───── Working data ─────
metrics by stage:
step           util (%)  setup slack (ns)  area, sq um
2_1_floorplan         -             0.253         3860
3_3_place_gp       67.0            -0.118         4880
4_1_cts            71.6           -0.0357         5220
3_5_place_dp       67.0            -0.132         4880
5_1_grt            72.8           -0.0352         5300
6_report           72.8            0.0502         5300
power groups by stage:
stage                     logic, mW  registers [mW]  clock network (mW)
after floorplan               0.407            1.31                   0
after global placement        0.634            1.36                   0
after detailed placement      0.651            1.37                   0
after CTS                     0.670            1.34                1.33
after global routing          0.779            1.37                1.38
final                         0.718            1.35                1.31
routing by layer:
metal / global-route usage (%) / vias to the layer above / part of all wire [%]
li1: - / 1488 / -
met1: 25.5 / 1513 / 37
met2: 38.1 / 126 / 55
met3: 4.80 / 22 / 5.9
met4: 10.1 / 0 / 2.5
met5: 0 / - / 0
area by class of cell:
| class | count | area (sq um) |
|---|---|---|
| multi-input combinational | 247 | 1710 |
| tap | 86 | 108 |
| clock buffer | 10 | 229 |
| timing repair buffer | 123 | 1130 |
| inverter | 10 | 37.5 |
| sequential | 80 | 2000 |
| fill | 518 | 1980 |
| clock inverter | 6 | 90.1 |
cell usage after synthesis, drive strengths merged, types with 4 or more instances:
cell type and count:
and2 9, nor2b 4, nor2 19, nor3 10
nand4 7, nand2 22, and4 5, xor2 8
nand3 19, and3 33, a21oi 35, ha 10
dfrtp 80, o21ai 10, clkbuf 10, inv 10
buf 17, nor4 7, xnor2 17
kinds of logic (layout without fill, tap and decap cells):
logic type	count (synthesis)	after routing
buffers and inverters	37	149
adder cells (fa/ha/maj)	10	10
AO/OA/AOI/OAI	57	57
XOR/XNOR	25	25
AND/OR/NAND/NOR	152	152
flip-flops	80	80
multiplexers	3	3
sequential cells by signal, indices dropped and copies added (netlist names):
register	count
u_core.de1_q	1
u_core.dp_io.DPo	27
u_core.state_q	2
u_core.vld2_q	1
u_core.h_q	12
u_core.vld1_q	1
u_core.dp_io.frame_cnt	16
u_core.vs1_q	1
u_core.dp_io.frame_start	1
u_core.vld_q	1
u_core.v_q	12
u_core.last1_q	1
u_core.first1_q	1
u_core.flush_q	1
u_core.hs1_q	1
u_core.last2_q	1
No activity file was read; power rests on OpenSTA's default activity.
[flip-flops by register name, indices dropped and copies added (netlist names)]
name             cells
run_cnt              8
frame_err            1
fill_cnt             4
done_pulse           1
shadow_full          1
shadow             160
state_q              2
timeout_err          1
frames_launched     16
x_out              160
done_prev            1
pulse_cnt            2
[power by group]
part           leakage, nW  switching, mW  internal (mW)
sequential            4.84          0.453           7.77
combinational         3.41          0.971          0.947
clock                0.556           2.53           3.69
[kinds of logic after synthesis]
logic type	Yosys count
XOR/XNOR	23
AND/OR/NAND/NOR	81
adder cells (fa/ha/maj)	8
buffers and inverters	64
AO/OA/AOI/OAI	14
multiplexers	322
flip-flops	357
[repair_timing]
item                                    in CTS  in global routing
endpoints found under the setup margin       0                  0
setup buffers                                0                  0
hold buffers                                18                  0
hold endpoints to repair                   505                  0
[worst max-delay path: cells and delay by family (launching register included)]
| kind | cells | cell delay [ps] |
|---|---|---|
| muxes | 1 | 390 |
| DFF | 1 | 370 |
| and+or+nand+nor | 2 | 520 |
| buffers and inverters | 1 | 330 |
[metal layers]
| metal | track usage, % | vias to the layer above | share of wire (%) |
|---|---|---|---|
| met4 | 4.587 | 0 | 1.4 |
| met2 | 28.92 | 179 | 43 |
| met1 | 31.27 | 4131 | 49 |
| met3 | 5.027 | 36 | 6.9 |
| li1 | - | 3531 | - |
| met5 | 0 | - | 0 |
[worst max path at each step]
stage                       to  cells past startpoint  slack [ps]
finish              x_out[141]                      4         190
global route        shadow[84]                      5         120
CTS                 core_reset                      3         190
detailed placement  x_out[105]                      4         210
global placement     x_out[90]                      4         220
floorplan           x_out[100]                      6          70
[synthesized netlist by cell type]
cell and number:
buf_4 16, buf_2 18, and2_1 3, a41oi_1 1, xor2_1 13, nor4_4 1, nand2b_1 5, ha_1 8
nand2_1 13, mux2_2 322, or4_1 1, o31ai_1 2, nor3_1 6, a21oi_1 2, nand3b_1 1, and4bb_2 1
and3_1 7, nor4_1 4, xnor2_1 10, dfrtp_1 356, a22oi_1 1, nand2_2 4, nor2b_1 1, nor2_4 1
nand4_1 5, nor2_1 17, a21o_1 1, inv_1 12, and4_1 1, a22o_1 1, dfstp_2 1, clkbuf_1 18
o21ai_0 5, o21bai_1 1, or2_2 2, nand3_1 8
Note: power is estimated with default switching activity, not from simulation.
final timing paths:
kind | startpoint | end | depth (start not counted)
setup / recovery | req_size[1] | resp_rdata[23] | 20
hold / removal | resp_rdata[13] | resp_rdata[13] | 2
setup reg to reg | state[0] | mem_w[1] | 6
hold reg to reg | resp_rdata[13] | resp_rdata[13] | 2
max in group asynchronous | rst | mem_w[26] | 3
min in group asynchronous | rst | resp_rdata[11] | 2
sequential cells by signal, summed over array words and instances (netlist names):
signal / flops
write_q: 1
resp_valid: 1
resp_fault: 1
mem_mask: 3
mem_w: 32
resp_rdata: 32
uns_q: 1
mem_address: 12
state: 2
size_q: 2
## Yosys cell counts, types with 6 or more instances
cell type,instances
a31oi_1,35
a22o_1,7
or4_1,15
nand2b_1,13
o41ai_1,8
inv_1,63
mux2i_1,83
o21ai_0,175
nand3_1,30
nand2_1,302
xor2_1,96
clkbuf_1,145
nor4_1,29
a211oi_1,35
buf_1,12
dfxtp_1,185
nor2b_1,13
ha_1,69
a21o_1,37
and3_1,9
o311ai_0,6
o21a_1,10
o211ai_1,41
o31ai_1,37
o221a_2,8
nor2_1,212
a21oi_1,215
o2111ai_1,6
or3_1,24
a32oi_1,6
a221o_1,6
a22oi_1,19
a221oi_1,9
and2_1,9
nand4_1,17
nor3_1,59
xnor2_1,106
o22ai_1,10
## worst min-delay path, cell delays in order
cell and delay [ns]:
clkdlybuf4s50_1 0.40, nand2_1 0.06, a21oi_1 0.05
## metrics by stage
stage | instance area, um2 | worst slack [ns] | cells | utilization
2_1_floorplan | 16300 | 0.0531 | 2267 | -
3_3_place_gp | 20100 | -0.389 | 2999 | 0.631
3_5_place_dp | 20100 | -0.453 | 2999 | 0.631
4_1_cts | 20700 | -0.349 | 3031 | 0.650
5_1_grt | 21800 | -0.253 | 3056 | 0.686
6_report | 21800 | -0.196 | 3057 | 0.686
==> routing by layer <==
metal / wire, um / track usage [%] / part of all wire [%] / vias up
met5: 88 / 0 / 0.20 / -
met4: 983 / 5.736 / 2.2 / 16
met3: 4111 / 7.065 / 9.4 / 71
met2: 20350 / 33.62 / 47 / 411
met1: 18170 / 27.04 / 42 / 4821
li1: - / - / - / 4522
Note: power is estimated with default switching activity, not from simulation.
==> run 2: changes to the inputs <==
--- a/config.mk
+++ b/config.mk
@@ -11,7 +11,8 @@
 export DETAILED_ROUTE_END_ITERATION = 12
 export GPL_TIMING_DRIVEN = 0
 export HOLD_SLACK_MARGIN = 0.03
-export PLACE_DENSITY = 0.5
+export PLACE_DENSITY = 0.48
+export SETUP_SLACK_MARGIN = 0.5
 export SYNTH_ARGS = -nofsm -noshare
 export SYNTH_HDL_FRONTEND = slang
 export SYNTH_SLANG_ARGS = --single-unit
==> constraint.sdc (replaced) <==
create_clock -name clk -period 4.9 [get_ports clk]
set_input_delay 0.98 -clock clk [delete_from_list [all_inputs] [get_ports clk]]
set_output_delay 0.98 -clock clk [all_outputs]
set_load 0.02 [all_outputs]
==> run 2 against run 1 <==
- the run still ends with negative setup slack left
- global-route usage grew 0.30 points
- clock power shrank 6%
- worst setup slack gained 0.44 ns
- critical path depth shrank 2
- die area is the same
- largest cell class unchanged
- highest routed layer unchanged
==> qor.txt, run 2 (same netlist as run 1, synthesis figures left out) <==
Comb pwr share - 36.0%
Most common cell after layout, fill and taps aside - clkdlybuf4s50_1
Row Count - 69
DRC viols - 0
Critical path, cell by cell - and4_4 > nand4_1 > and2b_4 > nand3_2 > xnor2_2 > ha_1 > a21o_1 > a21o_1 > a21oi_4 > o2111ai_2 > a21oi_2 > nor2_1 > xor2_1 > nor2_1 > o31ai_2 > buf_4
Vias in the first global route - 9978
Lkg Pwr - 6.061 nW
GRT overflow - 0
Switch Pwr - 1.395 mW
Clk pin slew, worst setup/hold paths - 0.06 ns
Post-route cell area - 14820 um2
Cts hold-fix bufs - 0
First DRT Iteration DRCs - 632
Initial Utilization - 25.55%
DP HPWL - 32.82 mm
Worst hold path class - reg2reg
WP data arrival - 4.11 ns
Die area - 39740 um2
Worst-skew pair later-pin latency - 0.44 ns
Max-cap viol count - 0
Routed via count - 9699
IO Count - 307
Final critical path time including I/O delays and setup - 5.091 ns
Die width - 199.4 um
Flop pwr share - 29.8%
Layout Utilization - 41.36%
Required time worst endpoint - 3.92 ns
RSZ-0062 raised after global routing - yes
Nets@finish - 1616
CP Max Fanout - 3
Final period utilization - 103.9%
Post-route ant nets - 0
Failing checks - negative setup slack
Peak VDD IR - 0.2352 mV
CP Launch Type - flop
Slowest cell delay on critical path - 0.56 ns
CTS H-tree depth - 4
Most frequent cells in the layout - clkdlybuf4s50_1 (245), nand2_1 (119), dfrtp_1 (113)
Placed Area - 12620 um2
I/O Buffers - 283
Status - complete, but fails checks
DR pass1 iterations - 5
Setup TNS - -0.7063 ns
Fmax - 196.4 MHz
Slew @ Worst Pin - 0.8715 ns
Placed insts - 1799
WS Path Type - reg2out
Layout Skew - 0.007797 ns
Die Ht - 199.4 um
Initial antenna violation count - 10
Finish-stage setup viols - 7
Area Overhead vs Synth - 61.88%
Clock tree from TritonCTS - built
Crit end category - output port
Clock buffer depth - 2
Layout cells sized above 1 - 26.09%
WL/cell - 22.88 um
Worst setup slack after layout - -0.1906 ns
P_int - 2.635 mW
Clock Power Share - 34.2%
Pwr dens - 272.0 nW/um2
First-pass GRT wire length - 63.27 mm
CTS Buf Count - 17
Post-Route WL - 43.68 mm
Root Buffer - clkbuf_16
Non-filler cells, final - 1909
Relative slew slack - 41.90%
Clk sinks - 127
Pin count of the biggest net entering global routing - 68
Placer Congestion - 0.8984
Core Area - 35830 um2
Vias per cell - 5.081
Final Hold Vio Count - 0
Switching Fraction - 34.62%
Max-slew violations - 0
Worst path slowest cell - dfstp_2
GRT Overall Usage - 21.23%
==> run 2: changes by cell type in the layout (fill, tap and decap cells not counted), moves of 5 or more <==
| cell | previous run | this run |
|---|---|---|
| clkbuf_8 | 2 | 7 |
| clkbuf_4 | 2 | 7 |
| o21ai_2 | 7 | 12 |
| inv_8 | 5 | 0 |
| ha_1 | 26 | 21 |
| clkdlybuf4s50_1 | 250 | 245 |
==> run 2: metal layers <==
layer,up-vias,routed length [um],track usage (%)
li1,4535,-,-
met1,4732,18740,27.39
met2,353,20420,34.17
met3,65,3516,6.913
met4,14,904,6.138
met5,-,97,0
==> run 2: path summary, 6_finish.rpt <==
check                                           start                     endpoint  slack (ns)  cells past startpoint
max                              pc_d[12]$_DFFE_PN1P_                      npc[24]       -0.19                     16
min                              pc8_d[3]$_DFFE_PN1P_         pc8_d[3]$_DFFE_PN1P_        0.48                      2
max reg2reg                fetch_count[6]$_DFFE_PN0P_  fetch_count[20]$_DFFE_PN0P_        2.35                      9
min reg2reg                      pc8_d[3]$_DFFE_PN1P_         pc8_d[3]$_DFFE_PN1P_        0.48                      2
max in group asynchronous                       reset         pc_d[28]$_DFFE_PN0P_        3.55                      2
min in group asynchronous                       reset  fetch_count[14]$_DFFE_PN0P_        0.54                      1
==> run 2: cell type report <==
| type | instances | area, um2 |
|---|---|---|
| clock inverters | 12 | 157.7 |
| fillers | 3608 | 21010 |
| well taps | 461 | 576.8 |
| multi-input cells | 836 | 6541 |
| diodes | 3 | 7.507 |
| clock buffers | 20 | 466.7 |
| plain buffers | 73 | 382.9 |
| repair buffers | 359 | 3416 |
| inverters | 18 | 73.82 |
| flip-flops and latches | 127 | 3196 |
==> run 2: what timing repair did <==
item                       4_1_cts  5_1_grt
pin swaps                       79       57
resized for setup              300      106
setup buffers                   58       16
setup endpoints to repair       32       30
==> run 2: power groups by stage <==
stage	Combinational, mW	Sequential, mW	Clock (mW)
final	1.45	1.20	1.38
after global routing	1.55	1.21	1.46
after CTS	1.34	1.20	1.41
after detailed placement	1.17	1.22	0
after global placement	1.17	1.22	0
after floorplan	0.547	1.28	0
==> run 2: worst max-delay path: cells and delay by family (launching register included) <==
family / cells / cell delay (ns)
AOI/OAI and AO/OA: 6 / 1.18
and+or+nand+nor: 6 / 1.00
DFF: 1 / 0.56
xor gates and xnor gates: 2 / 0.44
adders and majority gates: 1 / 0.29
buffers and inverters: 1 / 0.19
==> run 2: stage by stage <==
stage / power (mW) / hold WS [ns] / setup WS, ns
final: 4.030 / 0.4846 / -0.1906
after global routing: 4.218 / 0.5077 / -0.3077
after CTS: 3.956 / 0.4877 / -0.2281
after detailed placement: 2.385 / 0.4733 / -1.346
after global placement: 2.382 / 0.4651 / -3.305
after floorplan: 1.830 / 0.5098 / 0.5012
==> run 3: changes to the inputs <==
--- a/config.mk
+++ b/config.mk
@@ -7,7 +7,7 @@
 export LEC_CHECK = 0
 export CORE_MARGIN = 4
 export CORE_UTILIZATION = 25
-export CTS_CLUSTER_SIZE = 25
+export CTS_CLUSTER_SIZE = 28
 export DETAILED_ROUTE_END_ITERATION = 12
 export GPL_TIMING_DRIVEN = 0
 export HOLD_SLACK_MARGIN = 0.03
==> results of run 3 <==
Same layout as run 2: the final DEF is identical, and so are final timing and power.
**config.mk**
```make
export PLATFORM = sky130hd
export DESIGN_NAME = decoder_rr_arbiter
export DESIGN_NICKNAME = d
export VERILOG_FILES = /design/src/rtl/decoder_rr_arbiter_pkg.sv /design/src/rtl/decoder_3_8.sv /design/src/rtl/decoder_rr_arbiter.sv
export SDC_FILE = /design/constraint.sdc
export NUM_CORES = 1
export LEC_CHECK = 0
export ABC_AREA = 0
export BUFFER_PORTS_ARGS = -buffer_cell sky130_fd_sc_hd__buf_2
export CAP_MARGIN = 10
export CORE_MARGIN = 2
export CORE_UTILIZATION = 50
export CTS_CLUSTER_SIZE = 24
export DETAILED_ROUTE_END_ITERATION = 7
export PLACE_DENSITY = 0.73
export SYNTH_ARGS = -nofsm -noshare
export SYNTH_HDL_FRONTEND = slang
export SYNTH_HIERARCHICAL = 1
export SYNTH_SLANG_ARGS = --single-unit
```
**constraint.sdc**
```tcl
create_clock -name clk -period 6.05 [get_ports clk]
set_clock_uncertainty 0.15 [all_clocks]
set_input_delay 0.605 -clock clk [delete_from_list [all_inputs] [get_ports clk]]
set_output_delay 0.605 -clock clk [all_outputs]
set_load 0.01 [all_outputs]
```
─────
Within the data, how many lines hold "gates"? Respond with only the number.

Answer space: 2